Der so rechnerisch ermittelte vorläufige Sachwert ist abschließend hinsichtlich seiner Realisierbarkeit auf dem örtlichen Grundstücksmarkt zu beurteilen und an die Marktverhältnisse anzupassen. Zur Berücksichtigung der Marktgegebenheiten ist ein Zu- oder Abschlag vom vorläufigen Sachwert vorzunehmen. Die „Marktanpassung" des vorläufigen Sachwerts an die Lage auf dem örtlichen Grundstücksmarkt mittels des sog. Sachwertfaktors (vgl. § 14 Abs. 2 Ziffer 1 ImmoWertV) führt im Ergebnis zum marktkonformen Sachwert des Grundstücks.

Die Marktanpassung ist nicht explizit innerhalb der ImmoWertV-Regelungen zum Sachwertverfahren (§§ 21 – 23 ImmoWertV) genannt. Der Begriff des Sachwertfaktors ist jedoch in § 14 Abs. 2 Ziffer 1 ImmoWertV erläutert. Seine Position innerhalb der Sachwertermittlung regelt § 8 Abs. 2 ImmoWertV. Diese ergibt sich u. a. aus der Praxis, in der Sachwert-(Marktanpassungs)faktoren aus im Wesentlichen schadensfreien Objekten abgeleitet werden.
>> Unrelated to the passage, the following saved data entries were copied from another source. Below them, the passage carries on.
## config.mk

```make
export PLATFORM = sky130hd
export DESIGN_NAME = key_to_dense_index_table_unit
export DESIGN_NICKNAME = d
export VERILOG_FILES = /design/src/hw/rtl/kdit_pkg.sv /design/src/hw/rtl/kdit_ram.sv /design/src/hw/rtl/key_to_dense_index_table_unit.sv
export SDC_FILE = /design/constraint.sdc
export NUM_CORES = 2
export LEC_CHECK = 0
export ABC_CLOCK_PERIOD_IN_PS = 9700
export BUFFER_PORTS_ARGS = -buffer_cell sky130_fd_sc_hd__buf_4
export CORE_MARGIN = 4
export CORE_UTILIZATION = 45
export CTS_CLUSTER_DIAMETER = 30
export DETAILED_ROUTE_END_ITERATION = 10
export HOLD_SLACK_MARGIN = 0.05
export PLACE_DENSITY = 0.62
export SLEW_MARGIN = 15
export SYNTH_ARGS = -nofsm -noshare
export SYNTH_HDL_FRONTEND = slang
export SYNTH_HIERARCHICAL = 1
export SYNTH_SLANG_ARGS = --single-unit
```

## constraint.sdc

```tcl
create_clock -name clk -period 9.7 [get_ports clk]
set_input_delay 1.94 -clock clk [delete_from_list [all_inputs] [get_ports clk]]
set_output_delay 1.94 -clock clk [all_outputs]
set_load 0.05 [all_outputs]
```

## src/hw/rtl/kdit_pkg.sv

```systemverilog
`default_nettype none

package kdit_pkg;

    localparam int CAPACITY  = 64;
    localparam int KEY_W     = 64;
    localparam int GEN_W     = 32;
    localparam int OUT_IDX_W = 6;
    localparam int IDX_W     = (CAPACITY > 1) ? $clog2(CAPACITY) : 1;
    localparam int CNT_W     = $clog2(CAPACITY + 1);
    localparam int KIND_W    = 2;

    typedef enum logic [KIND_W-1:0] {
        KIND_INSERT  = 2'd0,
        KIND_RESOLVE = 2'd1,
        KIND_REBUILD = 2'd2
    } kind_t;

    // Packed low to high: index, found, full_res, generation.
    typedef struct packed {
        logic [GEN_W-1:0]     generation;
        logic                 full_res;
        logic                 found;
        logic [OUT_IDX_W-1:0] index;
    } result_t;

endpackage

`default_nettype wire

```

## src/hw/rtl/kdit_ram.sv

```systemverilog
`default_nettype none

module kdit_ram #(
    parameter int WIDTH = 64,
    parameter int DEPTH = 64
) (
    input  wire                                           clk,
    input  wire                                           wr_en,
    input  wire [((DEPTH > 1) ? $clog2(DEPTH) : 1)-1:0]   wr_addr,
    input  wire [WIDTH-1:0]                               wr_data,
    input  wire                                           rd_en,
    input  wire [((DEPTH > 1) ? $clog2(DEPTH) : 1)-1:0]   rd_addr,
    output logic [WIDTH-1:0]                              rd_data
);

    logic [WIDTH-1:0] mem [DEPTH];

    always_ff @(posedge clk)
    begin
        if (wr_en)
        begin
            mem[wr_addr] <= wr_data;
        end
        if (rd_en)
        begin
            rd_data <= mem[rd_addr];
        end
    end

endmodule

`default_nettype wire

```

## src/hw/rtl/key_to_dense_index_table_unit.sv

```systemverilog
`default_nettype none

// Key interning table: an insert returns the dense index a 64-bit key already holds, or stores
// the key at the next free slot (equal to the entry count) and returns that slot; a resolve
// reports presence and index; a rebuild empties the table and bumps a 32-bit generation that
// skips zero on wrap. An insert of a new key into a full table stores nothing and flags full.
// Keys live in a single-port-read memory, and one 64-bit comparator walks the stored entries
// one per cycle, so an insert or resolve keeps the input side busy while it walks all N stored
// entries, N being the entry count, less on an early hit; rebuild and unused kinds go straight
// to the post state. One item is in flight at a time; the result sits in an output register,
// so a stalled output does not block the next accept; that item then waits in ST_POST.
module key_to_dense_index_table_unit (
    input  wire                                   clk,
    input  wire                                   rst_n,
    input  wire                                   s_axis_tvalid,
    output logic                                  s_axis_tready,
    input  wire  [kdit_pkg::KEY_W-1:0]            s_axis_tdata,  // key
    input  wire  [kdit_pkg::KIND_W-1:0]           s_axis_tuser,  // kind
    output logic                                  m_axis_tvalid,
    input  wire                                   m_axis_tready,
    output logic [$bits(kdit_pkg::result_t)-1:0]  m_axis_tdata   // index, found, full_res, generation
);

    import kdit_pkg::*;

    typedef enum logic [1:0] {
        ST_IDLE,
        ST_SCAN,
        ST_POST
    } state_t;

    state_t             state_reg, state_next;
    kind_t              kind_reg, kind_next;
    logic [KEY_W-1:0]   key_reg, key_next;
    logic [CNT_W-1:0]   count_reg, count_next;
    logic [GEN_W-1:0]   gen_reg, gen_next;
    logic [CNT_W-1:0]   scan_ptr_reg, scan_ptr_next;
    logic               cmp_valid_reg, cmp_valid_next;
    logic [IDX_W-1:0]   cmp_idx_reg, cmp_idx_next;
    logic [IDX_W-1:0]   pos_reg, pos_next;
    logic               found_reg, found_next;
    logic               full_reg, full_next;
    logic               m_valid_reg, m_valid_next;
    result_t            out_reg, out_next;

    logic               rd_en;
    logic               wr_en;
    logic [KEY_W-1:0]   rd_data;
    logic               hit;
    logic               more;
    logic [IDX_W+OUT_IDX_W-1:0] pos_wide;

    kdit_ram #(
        .WIDTH (KEY_W),
        .DEPTH (CAPACITY)
    ) u_key_ram (
        .clk     (clk),
        .wr_en   (wr_en),
        .wr_addr (count_reg[IDX_W-1:0]),
        .wr_data (key_reg),
        .rd_en   (rd_en),
        .rd_addr (scan_ptr_reg[IDX_W-1:0]),
        .rd_data (rd_data)
    );

    assign hit           = cmp_valid_reg && (rd_data == key_reg);
    assign more          = scan_ptr_reg < count_reg;
    assign pos_wide      = (IDX_W + OUT_IDX_W)'(pos_reg);
    assign s_axis_tready = (state_reg == ST_IDLE);
    assign m_axis_tvalid = m_valid_reg;
    assign m_axis_tdata  = out_reg;

    always_comb
    begin
        state_next     = state_reg;
        kind_next      = kind_reg;
        key_next       = key_reg;
        count_next     = count_reg;
        gen_next       = gen_reg;
        scan_ptr_next  = scan_ptr_reg;
        cmp_valid_next = cmp_valid_reg;
        cmp_idx_next   = cmp_idx_reg;
        pos_next       = pos_reg;
        found_next     = found_reg;
        full_next      = full_reg;
        m_valid_next   = m_valid_reg;
        out_next       = out_reg;
        rd_en          = 1'b0;
        wr_en          = 1'b0;

        if (m_valid_reg && m_axis_tready)
        begin
            m_valid_next = 1'b0;
        end

        case (state_reg)
            ST_IDLE:
            begin
                if (s_axis_tvalid)
                begin
                    kind_next      = kind_t'(s_axis_tuser);
                    key_next       = s_axis_tdata;
                    scan_ptr_next  = '0;
                    cmp_valid_next = 1'b0;
                    pos_next       = '0;
                    found_next     = 1'b0;
                    full_next      = 1'b0;
                    case (kind_t'(s_axis_tuser))
                        KIND_INSERT, KIND_RESOLVE:
                        begin
                            state_next = ST_SCAN;
                        end
                        KIND_REBUILD:
                        begin
                            count_next = '0;
                            // skip zero on wrap
                            gen_next   = (gen_reg == '1) ? GEN_W'(1) : gen_reg + GEN_W'(1);
                            state_next = ST_POST;
                        end
                        default:
                        begin
                            state_next = ST_POST;
                        end
                    endcase
                end
            end

            ST_SCAN:
            begin
                if (hit)
                begin
                    pos_next       = cmp_idx_reg;
                    found_next     = 1'b1;
                    cmp_valid_next = 1'b0;
                    state_next     = ST_POST;
                end
                else if (!more)
                begin
                    // every stored entry compared without a match
                    cmp_valid_next = 1'b0;
                    state_next     = ST_POST;
                    if (kind_reg == KIND_INSERT)
                    begin
                        if (count_reg == CNT_W'(CAPACITY))
                        begin
                            full_next = 1'b1;
                        end
                        else
                        begin
                            wr_en      = 1'b1;
                            pos_next   = count_reg[IDX_W-1:0];
                            found_next = 1'b1;
                            count_next = count_reg + CNT_W'(1);
                        end
                    end
                end
                else
                begin
                    rd_en          = 1'b1;
                    cmp_valid_next = 1'b1;
                    cmp_idx_next   = scan_ptr_reg[IDX_W-1:0];
                    scan_ptr_next  = scan_ptr_reg + CNT_W'(1);
                end
            end

            ST_POST:
            begin
                if (!m_valid_reg || m_axis_tready)
                begin
                    m_valid_next        = 1'b1;
                    out_next.index      = pos_wide[OUT_IDX_W-1:0];
                    out_next.found      = found_reg;
                    out_next.full_res   = full_reg;
                    out_next.generation = gen_reg;
                    state_next          = ST_IDLE;
                end
            end

            default:
            begin
                state_next = ST_IDLE;
            end
        endcase
    end

    always_ff @(posedge clk or negedge rst_n)
    begin
        if (!rst_n)
        begin
            state_reg     <= ST_IDLE;
            kind_reg      <= KIND_INSERT;
            key_reg       <= '0;
            count_reg     <= '0;
            gen_reg       <= '0;
            scan_ptr_reg  <= '0;
            cmp_valid_reg <= 1'b0;
            cmp_idx_reg   <= '0;
            pos_reg       <= '0;
            found_reg     <= 1'b0;
            full_reg      <= 1'b0;
            m_valid_reg   <= 1'b0;
            out_reg       <= '0;
        end
        else
        begin
            state_reg     <= state_next;
            kind_reg      <= kind_next;
            key_reg       <= key_next;
            count_reg     <= count_next;
            gen_reg       <= gen_next;
            scan_ptr_reg  <= scan_ptr_next;
            cmp_valid_reg <= cmp_valid_next;
            cmp_idx_reg   <= cmp_idx_next;
            pos_reg       <= pos_next;
            found_reg     <= found_next;
            full_reg      <= full_next;
            m_valid_reg   <= m_valid_next;
            out_reg       <= out_next;
        end
    end

`ifndef SYNTHESIS
    a_count_bound: assert property (@(posedge clk) disable iff (!rst_n)
        count_reg <= CNT_W'(CAPACITY))
        else $error("entry count above capacity");

    a_gen_nonzero: assert property (@(posedge clk) disable iff (!rst_n)
        (s_axis_tvalid && s_axis_tready && s_axis_tuser == KIND_REBUILD) |=> gen_reg != '0)
        else $error("generation zero after rebuild");

    a_cmp_in_range: assert property (@(posedge clk) disable iff (!rst_n)
        (state_reg == ST_SCAN && cmp_valid_reg) |-> CNT_W'(cmp_idx_reg) < count_reg)
        else $error("compare slot beyond stored entries");

    a_found_full_excl: assert property (@(posedge clk) disable iff (!rst_n)
        m_valid_reg |-> !(out_reg.found && out_reg.full_res))
        else $error("found and full both set");
`endif

endmodule

`default_nettype wire

```

==> out/qor.yml <==
num_rows: 222
cp_slowest_cell: "nor2_1"
critPathBufInv: 2
post_drt_via_cell_ratio: 6.24
clock_path_buffers: 4
postCtsSetupBuffers: 0
max_freq_ghz: 0.153
grt_max_degree: 115
synth_edf_count: 4160
cts.clk_slew.worst_paths_ns: 0.05
stdcell_count: 13600
clock_latency_ns: 1.07
htree_levels: 6
final_nets: 8230
synth_cells: 7408
drc: 0
cts_hold_buf: 0
cellPowerDensity_mw_per_mm2: 294
initial_core_util_pct: 45.2
routed_wl_um: 474000
critical_path_class: "register to register"
vias: 85100
dpl.cell_count: 12200
worstPathRequired_ns: 10.33
period_share_pct: 67.6
worstPathArrival_ns: 7.18
final-setup-viol-count: 0
hold_class: "register to register"
top_layer_used: "met5"
cts_tree: "done"
ys_ff_latch: 4330
yosysUniqueCellTypes: 64
dp_hpwl_um: 268000
r2r_slack_ns: 3.15
syn_nets: 7488
critical_path.max_fanout: 40
netlist.area_leader.share_pct: 75.7
ios: 112
die_w_um: 614
drv_slew: 0
r2r_end: "u_key_ram/mem[58][27]$_DFFE_PP_"
wl_per_cell_um: 34.8
final_layout_size_suffix_gt1_share_pct: 32.8
rsz0062_at_grt: "no"
fillerInstances: 26900
drt_iter0_markers: 12200
cts_sinks: 4330
ctsRootBufferMaster: "clkbuf_16"
grt-ovfl-total: 0
area_growth_pct: 21.0
setup-tns-final_ns: 0
antenna_found_initial: 44
ys.warnings.count: 6
wl_met1_um: 179000
die_h_um: 614
synthTopCellsByArea: "edfxtp_1 (76%), mux4_2 (14%), dfrtp_1 (2.6%)"
wl_met2_um: 222000
wl_met3_um: 55600
critPathMaxStageDelay_ns: 0.91
finalHoldViolations: 0
syn_area_mm2: 0.165
startpoint: "key_reg[47]$_DFFE_PN0P_"
cap_viol_max_count: 0
crit_path_end_kind: "register"
final.min_clock_period_ns: 6.55
largest_reg_flops: 4096
coreArea_mm2: 0.366
place_congestion: 0.919
grt_pass1_vias: 85400
postRouteAntennaNets: 0
crit_end: "u_key_ram/mem[58][27]$_DFFE_PP_"
die_area_mm2: 0.377
cts_inserted_buffers: 751
start_kind: "register"
crit_chain: "xnor2_1 > nand4_1 > nor4_1 > nand4_1 > nor2_1 > nor2_2 > nor2b_1 > nand2_1 > nor2_4 > buf_4 > buf_4"
yosys_most_used_dff: "edfxtp_1"
grt_usage_pct: 25.1
utilization_pct: 54.6
worst_slew_pin_slew_ns: 1.22
drtPass1Iterations: 6
outcome: "complete, no violations"
r2r_start: "key_reg[47]$_DFFE_PN0P_"
fin_skew_ns: 0.0608
seq_area_frac_synth_pct: 78.3
yosys.area.top_type: "edfxtp_1"
cts_resized: 0
critPathTopFamily: "simple AND/OR/NAND/NOR gates"
synth_async_sr_flop_share_pct: 3.93
grt_pass1_wl_um: 665000
slew_headroom_pct: 18.4
worstHoldStart: "m_axis_tdata[25]$_DFFE_PN0P_"
avgSynthCellArea_um2: 22.3
peakVddDrop_mv: 0.206
numPortBuffers: 111
r2r_cells: 11
p_leak_nw: 63.4
crit_cells: 11
## power by group
group / leakage, nW / switching (mW) / internal [mW] / total (mW)
clock network: 12.7 / 9.39 / 17.6 / 27.0
logic: 10.9 / 5.63 / 2.19 / 7.81
registers: 39.9 / 0.523 / 23.4 / 23.9
## Yosys cell counts (all sizes together), types with 26 or more instances
cell type,count
and3,71
nand3,66
xnor2,66
o221ai,38
inv,42
mux2,47
a22oi,168
mux2i,142
or2,28
mux4,1024
nand4,32
edfxtp,4160
a22o,93
nor2b,30
nand2b,36
a41oi,26
buf,237
a211oi,63
o22ai,87
or3,31
dfrtp,170
clkbuf,162
nand2,281
nor2,152
## kinds of logic (layout without fill, tap and decap cells)
| kind of cell | after synthesis | after routing | synth area share (%) |
|---|---|---|---|
| and+or+nand+nor | 774 | 774 | 2.24 |
| muxes | 1213 | 1213 | 15.2 |
| buffers and inverters | 441 | 1843 | 1.23 |
| AOI/OAI and AO/OA | 562 | 562 | 2.62 |
| other | 0 | 12 | 0 |
| xor gates and xnor gates | 78 | 78 | 0.414 |
| DFF | 4330 | 4330 | 78.3 |
| adders and majority gates | 10 | 10 | 0.0758 |
## tightest hold or removal path, cell delays in order, from the launching register on
cell and delay (ns):
dfrtp_1 0.34, nand2_1 0.05, o21ai_0 0.06
## metal layers
| layer | global-route usage [%] | up-vias |
|---|---|---|
| met2 | 38.6 | 5365 |
| met4 | 8.78 | 14 |
| li1 | - | 33200 |
| met3 | 6.30 | 925 |
| met5 | 0 | - |
| met1 | 35.1 | 45600 |
## area by class of cell
type                    count  area [um2]  area share, %
flip-flops and latches   4330      129000           64.7
multi-input cells        2637       34400           17.2
clock buffers             835       19300           9.69
clock inverters           578        7070           3.54
well taps                4816        6030           3.02
repair buffers            388        3320           1.66
inverters                  42         158         0.0790
diodes                     12        30.0         0.0150
## placed cells by master (no fill, tap or decap), types with 70 or more instances in the layout
cell type,count
a22o_1,93
clkinv_1,93
mux4_2,1024
o22ai_1,87
clkbuf_16,760
nor2_1,85
clkbuf_1,70
and3_1,71
clkinv_2,118
bufinv_16,116
edfxtp_1,4160
clkinvlp_4,91
nand2_1,276
dfrtp_1,112
buf_4,355
a22oi_1,168
mux2i_1,142
## how the worst min path moves through the flow
stage | endpoint | slack (ns) | depth (start not counted)
CTS | kind_reg[0]$_DFFE_PN0P_ | 0.48 | 2
finish | m_axis_tdata[25]$_DFFE_PN0P_ | 0.49 | 2
global route | pos_reg[0]$_DFFE_PN0P_ | 0.51 | 1
floorplan | kind_reg[0]$_DFFE_PN0P_ | 0.44 | 2
detailed placement | kind_reg[0]$_DFFE_PN0P_ | 0.47 | 2
global placement | kind_reg[0]$_DFFE_PN0P_ | 0.45 | 2
## through the flow
| stage | setup slack (ns) | hold slack [ns] | area [um2] | power, mW |
|---|---|---|---|---|
| 2_1_floorplan | 1.65 | 0.438 | 165000 | 28.3 |
| 3_3_place_gp | 2.90 | 0.452 | 173000 | 31.8 |
| 3_5_place_dp | 2.98 | 0.471 | 173000 | 32.1 |
| 4_1_cts | 3.30 | 0.484 | 200000 | 59.0 |
| 5_1_grt | 3.25 | 0.506 | 200000 | 60.4 |
| 6_report | 3.15 | 0.489 | 200000 | 58.7 |
Note: power is estimated with default switching activity, not from simulation.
Umgekehrt muss deshalb auch bei der Bewertung der Sachwert-Marktanpassungsfaktor auf den vorläufigen Sachwert des fiktiv schadensfreien Objekts (bzw. des Objekts zunächst ohne Berücksichtigung besonderer objektspezifischer Grundstücksmerkmale) angewendet werden. Erst anschließend dürfen besondere objektspezifische Grundstücksmerkmale durch Zu- bzw. Abschläge am vorläufigen marktangepassten Sachwert berücksichtigt werden. Durch diese Vorgehensweise wird die in der Wertermittlung erforderliche Modelltreue beachtet.

Das Sachwertverfahren ist insbesondere durch die Verwendung des Sachwertfaktors ein Preisvergleich, bei dem vorrangig der Zeitwert der Substanz (Boden + Gebäude + Außenanlagen) den Vergleichsmaßstab bildet.